Wednesday, July 3, 2013

Crowd Funding meets Healthcare

Nyaya Health operates under the belief that health is a human right. Nyaya Health has gone to great lengths to ensure that the people of Achham can enjoy that right, primarily through its public-private hospital. Although the hospital is an important step to providing health services to an underserved population, there are many services the hospital cannot yet provide, such as complex surgical services. We hope that Bayalpata Hospital will one day be able to expand its surgical services, but currently patients that cannot be treated at the hospital are referred to other facilities.

Due to the costs of travel, treatment, and multi-day or even multi-week stays at the referral facilities, many patients do not continue with treatment after being referred. Over the past year, Bayalpata Hospital has been working to overcome this challenge by experiment with an innovative strategy designed by Watsi, a nonprofit organization that aims to expand access to low-cost and high-impact interventions.

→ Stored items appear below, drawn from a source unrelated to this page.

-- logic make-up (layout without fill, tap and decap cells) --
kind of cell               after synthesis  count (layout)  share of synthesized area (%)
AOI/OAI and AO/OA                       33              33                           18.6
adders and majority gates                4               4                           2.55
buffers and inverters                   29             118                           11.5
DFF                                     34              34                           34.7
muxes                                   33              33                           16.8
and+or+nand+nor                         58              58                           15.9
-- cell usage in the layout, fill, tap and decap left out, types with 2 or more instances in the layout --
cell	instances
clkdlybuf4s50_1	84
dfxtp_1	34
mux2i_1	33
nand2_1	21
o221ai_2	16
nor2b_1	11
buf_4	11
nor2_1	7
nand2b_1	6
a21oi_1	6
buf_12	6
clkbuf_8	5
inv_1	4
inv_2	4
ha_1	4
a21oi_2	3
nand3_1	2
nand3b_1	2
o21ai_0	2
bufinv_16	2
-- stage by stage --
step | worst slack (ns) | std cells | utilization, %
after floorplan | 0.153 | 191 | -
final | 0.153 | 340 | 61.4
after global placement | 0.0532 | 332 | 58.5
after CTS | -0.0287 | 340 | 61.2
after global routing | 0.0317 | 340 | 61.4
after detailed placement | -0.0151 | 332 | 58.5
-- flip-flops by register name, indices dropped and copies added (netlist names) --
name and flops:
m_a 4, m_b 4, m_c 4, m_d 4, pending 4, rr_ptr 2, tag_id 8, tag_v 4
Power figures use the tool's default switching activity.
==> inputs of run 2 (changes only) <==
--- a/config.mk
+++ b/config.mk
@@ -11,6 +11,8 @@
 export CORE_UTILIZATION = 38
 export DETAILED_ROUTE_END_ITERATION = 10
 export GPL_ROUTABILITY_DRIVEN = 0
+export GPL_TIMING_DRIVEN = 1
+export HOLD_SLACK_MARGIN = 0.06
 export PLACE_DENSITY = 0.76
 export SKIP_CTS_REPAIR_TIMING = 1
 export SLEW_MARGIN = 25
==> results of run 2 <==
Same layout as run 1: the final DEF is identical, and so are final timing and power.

Watsi is an online crowd funding platform ( A picture of the patient in need is posted to their site, along with the cost of their treatment (there is a maximum limit of 1500 USD) and a Donate button that allows visitors to donate as little as 5 dollars.

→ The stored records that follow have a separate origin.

### src/rtl/isa_pkg.sv
// Shared ISA definitions: instruction field positions, default widths and the
// major-opcode encoding seen by both the fetch stage and the Control_Unit.
package isa_pkg;

  localparam int PC_W    = 32;
  localparam int INSTR_W = 32;

  localparam int OPC_MSB   = 31;
  localparam int OPC_LSB   = 27;
  localparam int ALUOP_MSB = 26;
  localparam int ALUOP_LSB = 24;

  localparam int OPC_W   = OPC_MSB - OPC_LSB + 1;
  localparam int ALUOP_W = ALUOP_MSB - ALUOP_LSB + 1;

  localparam logic [INSTR_W-1:0] NOP_INSTR = '0;

  typedef enum logic [OPC_W-1:0] {
    OPC_ALU   = 5'b00000,
    OPC_ADDI  = 5'b00001,
    OPC_LOAD  = 5'b00100,
    OPC_STORE = 5'b00101,
    OPC_BEQ   = 5'b01000,
    OPC_BNE   = 5'b01001,
    OPC_JMP   = 5'b10000,
    OPC_JAL   = 5'b10001,
    OPC_JR    = 5'b10010
  } opcode_e;

  typedef enum logic [ALUOP_W-1:0] {
    ALU_ADD = 3'b000,
    ALU_SUB = 3'b001,
    ALU_AND = 3'b010,
    ALU_OR  = 3'b011,
    ALU_XOR = 3'b100,
    ALU_SLT = 3'b101,
    ALU_SLL = 3'b110,
    ALU_SRL = 3'b111
  } aluop_e;

  function automatic logic [OPC_W-1:0] get_opcode(input logic [INSTR_W-1:0] instr);
    return instr[OPC_MSB:OPC_LSB];
  endfunction

  function automatic logic [ALUOP_W-1:0] get_aluop(input logic [INSTR_W-1:0] instr);
    return instr[ALUOP_MSB:ALUOP_LSB];
  endfunction

endpackage

### src/rtl/fetch_stage_if_id_reg.sv
// Generic pipeline register with load enable, flush and synchronous reset.
// Flush only kills the valid bit; the payload is don't-care while invalid.
module if_id_reg #(
  parameter int DATA_W = 64
) (
  input  logic              clk,
  input  logic              rst,
  input  logic              i_en,
  input  logic              i_flush,
  input  logic              i_valid,
  input  logic [DATA_W-1:0] i_data,
  output logic              o_valid,
  output logic [DATA_W-1:0] o_data
);

  logic              r_valid;
  logic [DATA_W-1:0] r_data;

  // Flush outranks the enable so a redirect during a stall still empties the slot.
  always_ff @(posedge clk) begin
    if (rst) begin
      r_valid <= 1'b0;
      r_data  <= '0;
    end else if (i_flush) begin
      r_valid <= 1'b0;
    end else if (i_en) begin
      r_valid <= i_valid;
      r_data  <= i_data;
    end
  end

  assign o_valid = r_valid;
  assign o_data  = r_data;

endmodule

### src/rtl/fetch_stage.sv
// Instruction fetch: owns the PC, drives a 1-cycle synchronous instruction
// memory and loads the IF/ID register feeding the decode-stage Control_Unit.
module fetch_stage
  import isa_pkg::*;
#(
  parameter int                PC_W     = isa_pkg::PC_W,
  parameter int                INSTR_W  = isa_pkg::INSTR_W,
  parameter logic [PC_W-1:0]   RESET_PC = '0,
  parameter int                PC_INC   = 4
) (
  input  logic               clk,
  input  logic               rst,
  input  logic               stall,
  input  logic               redirect_valid,
  input  logic [PC_W-1:0]    redirect_pc,
  output logic [PC_W-1:0]    imem_addr,
  output logic               imem_en,
  input  logic [INSTR_W-1:0] imem_rdata,
  output logic               id_valid,
  output logic [INSTR_W-1:0] id_instr,
  output logic [PC_W-1:0]    id_pc,
  output logic [OPC_W-1:0]   id_opcode,
  output logic [ALUOP_W-1:0] id_aluop
);

  localparam int ID_W = PC_W + INSTR_W;

  logic [PC_W-1:0] r_pc;
  logic            r_req_valid;
  logic [PC_W-1:0] r_req_pc;

  logic [PC_W-1:0] w_fetch_addr;
  logic            w_fetch;
  logic [ID_W-1:0] w_id_d;
  logic [ID_W-1:0] w_id_q;

  // A redirect issues its target immediately, so it fetches even when stalled.
  assign w_fetch_addr = redirect_valid ? redirect_pc : r_pc;
  assign w_fetch      = redirect_valid | ~stall;

  assign imem_addr = w_fetch_addr;
  assign imem_en   = ~rst & w_fetch;

  always_ff @(posedge clk) begin
    if (rst) begin
      r_pc        <= RESET_PC;
      r_req_valid <= 1'b0;
      r_req_pc    <= '0;
    end else if (w_fetch) begin
      r_req_valid <= 1'b1;
      r_req_pc    <= w_fetch_addr;
      r_pc        <= w_fetch_addr + PC_W'(PC_INC);
    end
  end

  // While stalled imem_en is low, so imem_rdata still holds the in-flight word.
  assign w_id_d = {r_req_pc, imem_rdata};

  if_id_reg #(
    .DATA_W (ID_W)
  ) u_if_id (
    .clk     (clk),
    .rst     (rst),
    .i_en    (~stall),
    .i_flush (redirect_valid),
    .i_valid (r_req_valid),
    .i_data  (w_id_d),
    .o_valid (id_valid),
    .o_data  (w_id_q)
  );

  assign id_pc     = w_id_q[ID_W-1:INSTR_W];
  assign id_instr  = w_id_q[INSTR_W-1:0];
  assign id_opcode = id_instr[OPC_MSB:OPC_LSB];
  assign id_aluop  = id_instr[ALUOP_MSB:ALUOP_LSB];

endmodule
### config.mk
export PLATFORM = sky130hd
export DESIGN_NAME = fetch_stage
export DESIGN_NICKNAME = d
export VERILOG_FILES = /design/src/rtl/isa_pkg.sv /design/src/rtl/fetch_stage_if_id_reg.sv /design/src/rtl/fetch_stage.sv
export SDC_FILE = /design/constraint.sdc
export NUM_CORES = 1
export LEC_CHECK = 0
export CAP_MARGIN = 20
export CORE_UTILIZATION = 43
export DETAILED_ROUTE_END_ITERATION = 10
export PLACE_DENSITY = 0.75
export SYNTH_ARGS = -nofsm -noshare
export SYNTH_HDL_FRONTEND = slang
export SYNTH_SLANG_ARGS = --single-unit
### constraint.sdc
create_clock -name clk -period 3.39 [get_ports clk]
set_clock_uncertainty 0.15 [all_clocks]
set_input_delay 0.678 -clock clk [delete_from_list [all_inputs] [get_ports clk]]
set_output_delay 0.678 -clock clk [all_outputs]
set_load 0.01 [all_outputs]
==> results_dict.tcl, run 1 <==
set metrics [dict create \
    timing.final.crit_share_pct 93.6 \
    regArea_mm2 0.00256 \
    max_slew_margin_pct 26.8 \
    fmax_mhz 315 \
    critical_path.max_fanout 41 \
    grt_pass1_vias 5380 \
    clock-sinks 128 \
    cp_slowest_stage_delay_ns 0.65 \
    pwr_density_cell_mw_per_mm2 483 \
    cp_data_arrival_time_ns 2.34 \
    gp_congestion 0.879 \
    start_kind "input pin" \
    layout.nets 941 \
    rsz0062_at_grt "no" \
    grt_start_max_net_pins 109 \
    cts_root_buf "clkbuf_16" \
    p_total_uw 3980 \
    grtUsageTotal_pct 26.1 \
    ioPinCount 174 \
    cts_made_buffers 17 \
    worstPathRequired_ns 2.56 \
    core_mm2 0.0128 \
    synth_ff_type "dfxtp_1" \
    whs_ns 0.302 \
    wl_per_cell_um 16.9 \
    dp_cells 1024 \
    worst_pin_slew_ns 1.10 \
    synth_compound_area_share_pct 15.4 \
    end_kind "output pin" \
    status "finished, final reports clean" \
    wirelength_um 17800 \
    muxShareOfSynthArea_pct 5.44 \
    clock_latency_ns 0.41 \
    yosys.area_share.adder_pct 0.217 \
    crit_family "buffers and inverters" \
    rows 41 \
    peakVddDrop_mv 0.324 \
    syn_inst 711 \
    nFillCells 1103 \
    vias_per_cell 5.35 \
    area_growth_pct 42.9 \
    drt_iter0_drc 372 \
    ys_seq_area_share_pct 44.4 \
    hold_path_class "register to register" \
    multi_input_area_mm2 0.00285 \
    netlist_area_mm2 0.00577 \
    synth_edf_count 0 \
    ant_nets 0 \
    crit_chain "buf_2, buf_12, o21ai_0, clkdlybuf4s50_1" \
    antenna_found_initial 0 \
    ctsHoldBuffers 0 \
    die_area_mm2 0.0139 \
    io_buffers 173 \
    yosys.area_share.simple_pct 26.7 \
    synthXorXnorAreaFrac_pct 1.37 \
    synth_top_family_by_area "simple AND/OR/NAND/NOR gates" \
    dr.pass1.iters 5 \
    period_minus_slack_ns 3.17 \
    cp_slowest_cell "clkdlybuf4s50_1" \
    clkTransAtPathRegs_ns 0.05 \
    synthesis.nets 780 \
    post_cts_resized 0 \
    maxCapViolations 0 \
    dp_hpwl_um 12500 \
    cts_max_level 4 \
    finalHoldViolCount 0 \
    final_layout_size_suffix_gt1_share_pct 9.49 \
    cts_tree "done" \
    p_leak_uw 0.00320 \
    start_util_pct 45.0 \
    async_reset_ff_share_pct 0 \
    num_vias 5657 \
    worst-path-buf-inv 3 \
    ys.warnings.count 0 \
    diodes 0 \
    grt.overflow.total 0 \
    cts_max_path_buffers 2 \
    syn_avg_cell_area_um2 8.11 \
    die_w_um 118 \
    crit_type "input pin to output pin" \
    drc_errors 0 \
    synth.distinct_cells 51 \
    ys_seq_elements 128 \
    drv_slew 0 \
    final_cells 1057 \
    setup_viol 0 \
    setup_tns_ns 0 \
    dieHeight_um 118 \
    postCtsSetupRepairBufs 0 \
    grt_pass1_wl_um 28500 \
]
## placed cells by master, fill, tap and decap left out, drive strengths merged, types with 6 or more instances in the layout
| master | n |
|---|---|
| clkinv | 6 |
| o21ai | 12 |
| o211ai | 10 |
| buf | 29 |
| dfxtp | 128 |
| inv | 25 |
| nand3 | 27 |
| nand3b | 20 |
| nand2 | 161 |
| a211oi | 23 |
| nor3 | 13 |
| clkbuf | 22 |
| xnor2 | 9 |
| mux2 | 11 |
| clkdlybuf4s50 | 171 |
| a21oi | 76 |
| nor2 | 49 |
| nand4 | 14 |
| or4 | 11 |
| mux2i | 19 |
| nand4b | 6 |
| and3 | 6 |
## worst min-delay path, stage by stage, from the launching register on
cell	delay [ns]
dfxtp_1	0.30
nand2_1	0.05
a21oi_1	0.05
## kinds of logic (layout without fill, tap and decap cells)
logic type | count (synthesis) | after routing
DFF | 128 | 128
adders and majority gates | 1 | 1
and+or+nand+nor | 319 | 319
muxes | 30 | 30
xor gates and xnor gates | 9 | 9
AOI/OAI and AO/OA | 141 | 141
buffers and inverters | 83 | 257
## cell usage after synthesis, drive strengths merged, types with 13 or more instances
master	number	area (um2)
nand2	161	604
dfxtp	128	2560
a21oi	76	384
nor2	49	184
clkbuf	35	131
nand3	27	140
inv	25	93.8
a211oi	23	173
buf	23	148
nand3b	20	163
mux2i	19	190
nand4	14	103
nor3	13	65.1
## cell type report
| cell class | count | area share (%) |
|---|---|---|
| repair buffers | 200 | 23.8 |
| flip-flops and latches | 128 | 31.1 |
| multi-input cells | 500 | 34.5 |
| clock buffers | 22 | 5.75 |
| well taps | 172 | 2.61 |
| inverters | 25 | 1.14 |
| clock inverters | 10 | 1.05 |
## metal layers
metal  GRT usage [%]  wire length, um  vias to the layer above
li1                -                -                     2782
met1            33.1             7870                     2636
met2            41.6             8450                      194
met3            5.77              865                       45
met4            13.1              631                        0
met5               0                0                        -
## path summary, 6_finish.rpt
kind,startpoint,slack [ns],end,depth (start not counted)
setup reg to reg,r_pc[3],1.06,r_pc[24],7
hold reg to reg,r_req_pc[8],0.30,u_if_id.o_data[40],2
hold / removal,r_req_pc[8],0.30,u_if_id.o_data[40],2
setup / recovery,redirect_valid,0.22,imem_addr[22],4
## stage by stage
step / setup WS [ns] / cell area [um2] / util, %
2_1_floorplan: 0.104 / 5770 / -
3_3_place_gp: 0.278 / 7660 / 59.7
3_5_place_dp: 0.228 / 7660 / 59.7
4_1_cts: 0.271 / 8220 / 64.1
5_1_grt: 0.136 / 8240 / 64.3
6_report: 0.217 / 8240 / 64.3
## report_power, final
part / internal, uW / total, uW / switching, uW
registers: 1590 / 1650 / 57.7
clock network: 1060 / 1720 / 659
logic: 307 / 611 / 305
total: 2960 / 3980 / 1020
## flip-flops by register name (all words and copies together), names as in the netlist
signal	flops
r_req_valid	1
u_if_id.o_valid	1
r_req_pc	30
r_pc	32
u_if_id.o_data	64
No activity file was read; power rests on OpenSTA's default activity.
==> run 2, diff against run 1 <==
--- a/config.mk
+++ b/config.mk
@@ -8,6 +8,7 @@
 export CAP_MARGIN = 20
 export CORE_UTILIZATION = 43
 export DETAILED_ROUTE_END_ITERATION = 10
+export HOLD_SLACK_MARGIN = 0.02
 export PLACE_DENSITY = 0.75
 export SYNTH_ARGS = -nofsm -noshare
 export SYNTH_HDL_FRONTEND = slang
==> constraint.sdc (replaced) <==
create_clock -name clk -period 3.39 [get_ports clk]
set_clock_uncertainty 0.15 [all_clocks]
set_input_delay 0.678 -clock clk [delete_from_list [all_inputs] [get_ports clk]]
set_output_delay 0.678 -clock clk [all_outputs]
set_load 0.05 [all_outputs]
==> results_dict.tcl, run 2 (same netlist as run 1, synthesis figures left out) <==
set metrics [dict create \
    final_layout_size_suffix_gt1_share_pct 12.7 \
    setup_tns_ns 0 \
    io_buffers 173 \
    place_ws_ns 0.240 \
    cts_max_level 4 \
    dieHeight_um 118 \
    drt_iter0_drc 402 \
    critPathCapture "imem_addr[25]" \
    ff2ff_path_depth 5 \
    max_slew_margin_pct 43.4 \
    wirelength_um 17600 \
    postCtsSetupRepairBufs 0 \
    crit_family "buffers and inverters" \
    fmax_mhz 322 \
    timing.final.crit_share_pct 91.5 \
    cp.depth 3 \
    start_kind "input pin" \
    setup_viol 0 \
    r2r_end "r_pc[31]" \
    cp_slowest_cell "clkdlybuf4s50_1" \
    cp_data_arrival_time_ns 2.27 \
    cts_tree "done" \
    rows 41 \
    largest_register_ffs 64 \
    drc_errors 0 \
    peakVddDrop_mv 0.283 \
    ant_nets 0 \
    cts_max_path_buffers 2 \
    ctsHoldBuffers 0 \
    mostFrequentLayoutCells "nand2_1, clkdlybuf4s50_1, dfxtp_1" \
    period_minus_slack_ns 3.10 \
    setup_slack_ns 0.287 \
    p_leak_uw 0.00325 \
    clkTransAtPathRegs_ns 0.05 \
    multi_input_area_mm2 0.00285 \
    maxCapViolations 0 \
    finalHoldViolCount 0 \
    diodes 0 \
    antenna_found_initial 0 \
    cp-startpoint "redirect_valid" \
    grt_pass1_wl_um 27800 \
    pwr_density_cell_mw_per_mm2 518 \
    regArea_mm2 0.00256 \
    dr.pass1.iters 5 \
    cts_root_buf "clkbuf_16" \
    hold_path_class "register to register" \
    critical_path.max_fanout 22 \
    ioPinCount 174 \
    grt.overflow.total 0 \
    crit_chain "buf_2, mux2_2, clkdlybuf4s50_1" \
    end_kind "output pin" \
    status "finished, final reports clean" \
    drv_slew 0 \
    wl_per_cell_um 16.7 \
    num_vias 5674 \
    clock_latency_ns 0.42 \
    grt_start_max_net_pins 85 \
    vias_per_cell 5.37 \
    dp_hpwl_um 12700 \
    r2r_slack_ns 1.11 \
    cp_slowest_stage_delay_ns 0.71 \
    worstPathRequired_ns 2.56 \
    die_w_um 118 \
    layout.nets 940 \
    rsz0062_at_grt "no" \
    nFillCells 1119 \
    crit_type "input pin to output pin" \
    post_cts_resized 0 \
    grt_pass1_vias 5287 \
    reg2reg_from "r_pc[13]" \
    worst_pin_slew_ns 0.849 \
    gp_congestion 0.914 \
    start_util_pct 45.0 \
    core_mm2 0.0128 \
    grtUsageTotal_pct 25.5 \
    final_common_cell "nand2_1" \
    worst-path-buf-inv 2 \
    cts_made_buffers 17 \
    area_growth_pct 42.4 \
    die_area_mm2 0.0139 \
    clock-sinks 128 \
]
[run 2: changes by cell type in the layout (fill, tap and decap cells not counted), moves of 2 or more]
cell | previous run | this run
buf_12 | 3 | 5
buf_4 | 25 | 52
clkdlybuf4s50_1 | 171 | 141
clkinv_2 | 5 | 3
mux2_2 | 11 | 9
mux2_4 | 0 | 2
[run 2: report_power, final]
| group | internal (uW) | switching [uW] |
|---|---|---|
| logic | 298 | 510 |
| clock network | 1140 | 661 |
| registers | 1590 | 58.8 |
[run 2: per-layer routing]
layer / wire, um / up-vias / share of wire [%] / GRT usage, %
li1: - / 2781 / - / -
met1: 7580 / 2659 / 43 / 31.8
met2: 8630 / 198 / 49 / 42.4
met3: 962 / 36 / 5.5 / 5.43
met4: 442 / 0 / 2.5 / 10.9
met5: 0 / - / 0 / 0
[run 2: worst min path at each step]
stage | from | end | slack [ns] | depth (start not counted)
2_1_floorplan | r_pc[0] | u_if_id.o_data[32] | 0.28 | 2
3_3_place_gp | r_req_pc[13] | u_if_id.o_data[45] | 0.29 | 2
3_5_place_dp | r_req_pc[13] | u_if_id.o_data[45] | 0.29 | 2
4_1_cts | r_req_pc[13] | u_if_id.o_data[45] | 0.30 | 2
5_1_grt | r_req_pc[3] | u_if_id.o_data[35] | 0.32 | 2
6_report | r_req_pc[18] | u_if_id.o_data[50] | 0.30 | 2
[run 2: tightest hold or removal path, cell delays in order, from the launching register on]
cell	delay [ns]
dfxtp_1	0.31
nand2_1	0.05
a21oi_1	0.05
[run 2: final cells by class]
cell class	count	share of cell area, %
Multi-Input combinational cell	500	34.7
Sequential cell	128	31.2
Timing Repair Buffer	199	23.2
Clock buffer	23	5.82
Tap cell	172	2.62
Clock inverter	9	1.29
Inverter	25	1.14
[run 2: metrics by stage]
step           instance area, um2  hold WS (ns)  std cells  util, %  power [uW]
6_report                     8220         0.300       1056     64.1        4260
5_1_grt                      8220         0.316       1056     64.1        4410
4_1_cts                      8200         0.302       1055     63.9        4280
3_5_place_dp                 7610         0.294       1023     59.4        2480
3_3_place_gp                 7610         0.289       1023     59.4        2470
2_1_floorplan                5780         0.279        711        -        2170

Nyaya Health has been one of Watsi’s first partners and the program has been an important addition to Bayalpata Hospital’s services. Over the past 12 months, over 50 patients at Bayalpata Hospital have received essential surgical treatment they would otherwise have not been able to obtain.

The Watsi partnership does more than just provide funding. It also provides patients with emotional support. Many of the patients that have participated in the program thus far have had to travel to Kathmandu, an urban environment they are usually not familiar with. Many patients also harbor misconceptions regarding their treatment options and do not feel comfortable going through the process alone. Bayalpata Hospital has put together an accompaniment team to be a pillar of support for patients and their families.

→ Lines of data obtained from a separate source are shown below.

## src/rtl/vga_timing_pkg.sv

```systemverilog
// Shared VGA timing constants (640x480@60 defaults) and coordinate width,
// used by the scan generator and by the renderers for screen bounds.
package vga_timing_pkg;

  localparam int COORD_W = 10;

  localparam int DEF_CLK_DIV  = 4;
  localparam int DEF_H_ACTIVE = 640;
  localparam int DEF_H_FP     = 16;
  localparam int DEF_H_SYNC   = 96;
  localparam int DEF_H_BP     = 48;
  localparam int DEF_V_ACTIVE = 480;
  localparam int DEF_V_FP     = 10;
  localparam int DEF_V_SYNC   = 2;
  localparam int DEF_V_BP     = 33;

  function automatic int scan_total(input int act, input int fp, input int sync, input int bp);
    return act + fp + sync + bp;
  endfunction

  localparam int H_TOTAL = scan_total(DEF_H_ACTIVE, DEF_H_FP, DEF_H_SYNC, DEF_H_BP);
  localparam int V_TOTAL = scan_total(DEF_V_ACTIVE, DEF_V_FP, DEF_V_SYNC, DEF_V_BP);

endpackage

```

## src/rtl/pixel_tick_div.sv

```systemverilog
// System-clock to pixel-tick divider. adv marks the edge on which the scan
// counters step; pixel_tick is the registered strobe seen by the renderers.
module pixel_tick_div
  import vga_timing_pkg::*;
#(
  parameter int CLK_DIV = DEF_CLK_DIV
) (
  input  logic clk,
  input  logic rst_n,
  input  logic en,
  output logic adv,
  output logic pixel_tick
);

  localparam int CNT_W = (CLK_DIV > 1) ? $clog2(CLK_DIV) : 1;
  localparam logic [CNT_W-1:0] LAST = CNT_W'(CLK_DIV - 1);

  logic [CNT_W-1:0] cnt_q, cnt_d;
  logic             tick_q, tick_d;

  always_comb begin
    cnt_d = cnt_q;
    if (en) begin
      cnt_d = (cnt_q == LAST) ? '0 : cnt_q + 1'b1;
    end
    adv    = en && (cnt_q == LAST);
    // strobe is high for the clk in which the count sits at its last value
    tick_d = en && (cnt_d == LAST);
  end

  always_ff @(posedge clk or negedge rst_n) begin
    if (!rst_n) begin
      cnt_q  <= '0;
      tick_q <= 1'b0;
    end else begin
      cnt_q  <= cnt_d;
      tick_q <= tick_d;
    end
  end

  assign pixel_tick = tick_q;

endmodule

```

## src/rtl/vga_scan_gen.sv

```systemverilog
// Raster scan generator: pixel coordinates plus hsync/vsync/video_on.
// Define SCAN_PIPE_EN to delay the sync/video decode by one pixel.
module vga_scan_gen
  import vga_timing_pkg::*;
#(
  parameter int CLK_DIV  = DEF_CLK_DIV,
  parameter int H_ACTIVE = DEF_H_ACTIVE,
  parameter int H_FP     = DEF_H_FP,
  parameter int H_SYNC   = DEF_H_SYNC,
  parameter int H_BP     = DEF_H_BP,
  parameter int V_ACTIVE = DEF_V_ACTIVE,
  parameter int V_FP     = DEF_V_FP,
  parameter int V_SYNC   = DEF_V_SYNC,
  parameter int V_BP     = DEF_V_BP
) (
  input  logic               clk,
  input  logic               rst_n,
  input  logic               en,
  output logic [COORD_W-1:0] x,
  output logic [COORD_W-1:0] y,
  output logic               hsync,
  output logic               vsync,
  output logic               video_on,
  output logic               pixel_tick,
  output logic               frame_start
);

  localparam int H_TOT = scan_total(H_ACTIVE, H_FP, H_SYNC, H_BP);
  localparam int V_TOT = scan_total(V_ACTIVE, V_FP, V_SYNC, V_BP);

  localparam logic [COORD_W-1:0] X_LAST = COORD_W'(H_TOT - 1);
  localparam logic [COORD_W-1:0] Y_LAST = COORD_W'(V_TOT - 1);
  localparam logic [COORD_W-1:0] X_VIS  = COORD_W'(H_ACTIVE);
  localparam logic [COORD_W-1:0] Y_VIS  = COORD_W'(V_ACTIVE);
  localparam logic [COORD_W-1:0] HS_LO  = COORD_W'(H_ACTIVE + H_FP);
  localparam logic [COORD_W-1:0] HS_HI  = COORD_W'(H_ACTIVE + H_FP + H_SYNC);
  localparam logic [COORD_W-1:0] VS_LO  = COORD_W'(V_ACTIVE + V_FP);
  localparam logic [COORD_W-1:0] VS_HI  = COORD_W'(V_ACTIVE + V_FP + V_SYNC);

  // {hsync, vsync, video_on} for one coordinate
  function automatic logic [2:0] decode(input logic [COORD_W-1:0] xx,
                                        input logic [COORD_W-1:0] yy);
    logic hs, vs, vid;
    hs  = !((xx >= HS_LO) && (xx < HS_HI));
    vs  = !((yy >= VS_LO) && (yy < VS_HI));
    vid = (xx < X_VIS) && (yy < Y_VIS);
    return {hs, vs, vid};
  endfunction

  logic               adv;
  logic [COORD_W-1:0] x_q, x_d, y_q, y_d;
  logic               fs_q, fs_d;
  logic [2:0]         dec_q, dec_d;

  pixel_tick_div #(.CLK_DIV(CLK_DIV)) u_div (
    .clk        (clk),
    .rst_n      (rst_n),
    .en         (en),
    .adv        (adv),
    .pixel_tick (pixel_tick)
  );

  always_comb begin
    x_d  = x_q;
    y_d  = y_q;
    fs_d = 1'b0;
    if (adv) begin
      if (x_q == X_LAST) begin
        x_d = '0;
        if (y_q == Y_LAST) begin
          y_d  = '0;
          fs_d = 1'b1;
        end else begin
          y_d = y_q + 1'b1;
        end
      end else begin
        x_d = x_q + 1'b1;
      end
    end
  end

`ifdef SCAN_PIPE_EN
  // stage captures the pixel being left, so the decode trails x/y by one pixel
  always_comb begin
    dec_d = adv ? decode(x_q, y_q) : dec_q;
  end
`else
  // decode of the next coordinate lands on the same edge as x/y
  always_comb begin
    dec_d = decode(x_d, y_d);
  end
`endif

  always_ff @(posedge clk or negedge rst_n) begin
    if (!rst_n) begin
      x_q   <= '0;
      y_q   <= '0;
      fs_q  <= 1'b0;
      dec_q <= 3'b110;
    end else begin
      x_q   <= x_d;
      y_q   <= y_d;
      fs_q  <= fs_d;
      dec_q <= dec_d;
    end
  end

  assign x           = x_q;
  assign y           = y_q;
  assign frame_start = fs_q;
  assign hsync       = dec_q[2];
  assign vsync       = dec_q[1];
  assign video_on    = dec_q[0];

endmodule

```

Watsi will not be able to replace the need for improved onsite surgical capabilities, but it does help bridge the gap between access in remote and poor communities and the rest of the world.


  1. Hi Alon, I enjoyed reading your post about crowdfunding. I think this is one of the most important and awesome developments in fundraising. There are so many sites like Watsi these days, but it is compelling to hear the stories of how the site was able to help get treatment for that many patients! Not only is it convenient for the recipients, I think it also gives donors a sense of autonomy and understanding about where their money is going and what it's being used for. Thanks for posting and I look forward to reading more! --Emily (GlobeMed at Duke)

    1. Hi Emily, thanks for your comment!
      I completely agree with you comment regarding the autonomy and transparency Watsi gives donors. I believe it also generates a sense of solidarity and communal responsibility.
      We are currently working on a paper that details Nyaya Health's experience with Watsi over the past year. Keep an eye out!